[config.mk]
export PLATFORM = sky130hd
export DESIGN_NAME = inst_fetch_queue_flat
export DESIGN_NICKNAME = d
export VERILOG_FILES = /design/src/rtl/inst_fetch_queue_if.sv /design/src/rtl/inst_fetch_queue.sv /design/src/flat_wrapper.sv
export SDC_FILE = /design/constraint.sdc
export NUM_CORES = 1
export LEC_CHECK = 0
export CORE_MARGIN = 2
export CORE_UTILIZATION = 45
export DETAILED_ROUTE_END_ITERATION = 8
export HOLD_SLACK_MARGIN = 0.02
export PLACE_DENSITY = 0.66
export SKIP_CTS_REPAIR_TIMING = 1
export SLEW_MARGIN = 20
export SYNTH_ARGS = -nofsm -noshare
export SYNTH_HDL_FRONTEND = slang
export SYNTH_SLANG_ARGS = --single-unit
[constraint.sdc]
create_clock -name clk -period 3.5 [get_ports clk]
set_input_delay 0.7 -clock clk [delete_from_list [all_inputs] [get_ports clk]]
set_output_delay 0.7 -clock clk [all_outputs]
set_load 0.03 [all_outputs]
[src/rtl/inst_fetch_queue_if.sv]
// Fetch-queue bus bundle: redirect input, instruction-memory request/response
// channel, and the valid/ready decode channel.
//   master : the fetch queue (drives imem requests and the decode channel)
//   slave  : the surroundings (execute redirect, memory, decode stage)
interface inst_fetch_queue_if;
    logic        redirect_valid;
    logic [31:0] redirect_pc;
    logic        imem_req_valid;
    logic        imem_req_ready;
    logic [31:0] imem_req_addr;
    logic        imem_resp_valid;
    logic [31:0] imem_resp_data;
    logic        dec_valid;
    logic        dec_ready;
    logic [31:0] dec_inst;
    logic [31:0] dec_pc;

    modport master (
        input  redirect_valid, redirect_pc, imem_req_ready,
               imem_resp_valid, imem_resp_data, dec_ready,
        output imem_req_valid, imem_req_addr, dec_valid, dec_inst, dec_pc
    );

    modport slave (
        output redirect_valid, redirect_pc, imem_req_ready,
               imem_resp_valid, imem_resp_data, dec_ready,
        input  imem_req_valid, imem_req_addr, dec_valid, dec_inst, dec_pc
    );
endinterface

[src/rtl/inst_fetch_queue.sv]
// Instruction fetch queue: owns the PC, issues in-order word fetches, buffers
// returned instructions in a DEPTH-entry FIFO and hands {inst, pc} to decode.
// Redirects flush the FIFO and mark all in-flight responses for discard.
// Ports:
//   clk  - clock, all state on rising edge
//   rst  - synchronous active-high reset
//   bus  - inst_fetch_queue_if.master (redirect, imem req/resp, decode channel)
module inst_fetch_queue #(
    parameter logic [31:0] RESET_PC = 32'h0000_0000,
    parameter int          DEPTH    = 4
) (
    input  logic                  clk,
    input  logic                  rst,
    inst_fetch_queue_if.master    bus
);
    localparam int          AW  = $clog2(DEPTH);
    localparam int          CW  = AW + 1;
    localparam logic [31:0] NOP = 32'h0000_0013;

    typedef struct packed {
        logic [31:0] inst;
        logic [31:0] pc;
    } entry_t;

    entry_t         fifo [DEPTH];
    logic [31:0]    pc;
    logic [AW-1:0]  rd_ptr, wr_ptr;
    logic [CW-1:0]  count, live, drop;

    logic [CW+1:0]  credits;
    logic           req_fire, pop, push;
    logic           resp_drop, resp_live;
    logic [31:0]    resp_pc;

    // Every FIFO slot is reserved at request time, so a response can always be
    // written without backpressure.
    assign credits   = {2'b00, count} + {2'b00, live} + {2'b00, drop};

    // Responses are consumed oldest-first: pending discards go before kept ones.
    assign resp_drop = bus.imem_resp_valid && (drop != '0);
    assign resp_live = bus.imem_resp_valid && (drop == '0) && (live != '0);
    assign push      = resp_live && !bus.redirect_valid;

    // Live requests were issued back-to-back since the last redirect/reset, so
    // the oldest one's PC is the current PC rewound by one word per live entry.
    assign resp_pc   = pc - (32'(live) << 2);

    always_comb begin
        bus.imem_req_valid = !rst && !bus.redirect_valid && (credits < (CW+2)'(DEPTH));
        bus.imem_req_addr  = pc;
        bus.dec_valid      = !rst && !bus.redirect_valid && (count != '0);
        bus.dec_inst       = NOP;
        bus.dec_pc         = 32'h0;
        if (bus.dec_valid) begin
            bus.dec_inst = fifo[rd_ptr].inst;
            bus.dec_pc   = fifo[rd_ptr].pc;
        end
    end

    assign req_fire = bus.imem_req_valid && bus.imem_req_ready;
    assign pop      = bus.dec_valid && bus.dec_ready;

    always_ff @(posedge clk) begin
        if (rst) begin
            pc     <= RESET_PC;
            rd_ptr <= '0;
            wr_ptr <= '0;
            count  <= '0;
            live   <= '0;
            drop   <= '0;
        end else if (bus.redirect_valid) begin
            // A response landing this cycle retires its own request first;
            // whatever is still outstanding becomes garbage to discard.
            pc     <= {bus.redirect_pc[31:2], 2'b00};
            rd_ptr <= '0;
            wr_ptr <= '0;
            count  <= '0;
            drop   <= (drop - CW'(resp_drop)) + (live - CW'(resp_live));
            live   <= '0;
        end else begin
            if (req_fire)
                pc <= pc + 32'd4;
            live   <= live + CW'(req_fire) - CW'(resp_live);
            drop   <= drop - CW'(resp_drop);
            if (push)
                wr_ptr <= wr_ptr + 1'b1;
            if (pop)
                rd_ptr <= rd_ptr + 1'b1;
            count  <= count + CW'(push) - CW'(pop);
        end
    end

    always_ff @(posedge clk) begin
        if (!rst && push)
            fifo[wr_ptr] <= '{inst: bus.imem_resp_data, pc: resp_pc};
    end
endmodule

┄┄┄┄┄┄

» YOUR TASK: Among the lines above, find each one containing the string "DEPTH" and copy it.

» ANSWER SPACE:
// returned instructions in a DEPTH-entry FIFO and hands {inst, pc} to decode.
    parameter int          DEPTH    = 4
    localparam int          AW  = $clog2(DEPTH);
    entry_t         fifo [DEPTH];
        bus.imem_req_valid = !rst && !bus.redirect_valid && (credits < (CW+2)'(DEPTH));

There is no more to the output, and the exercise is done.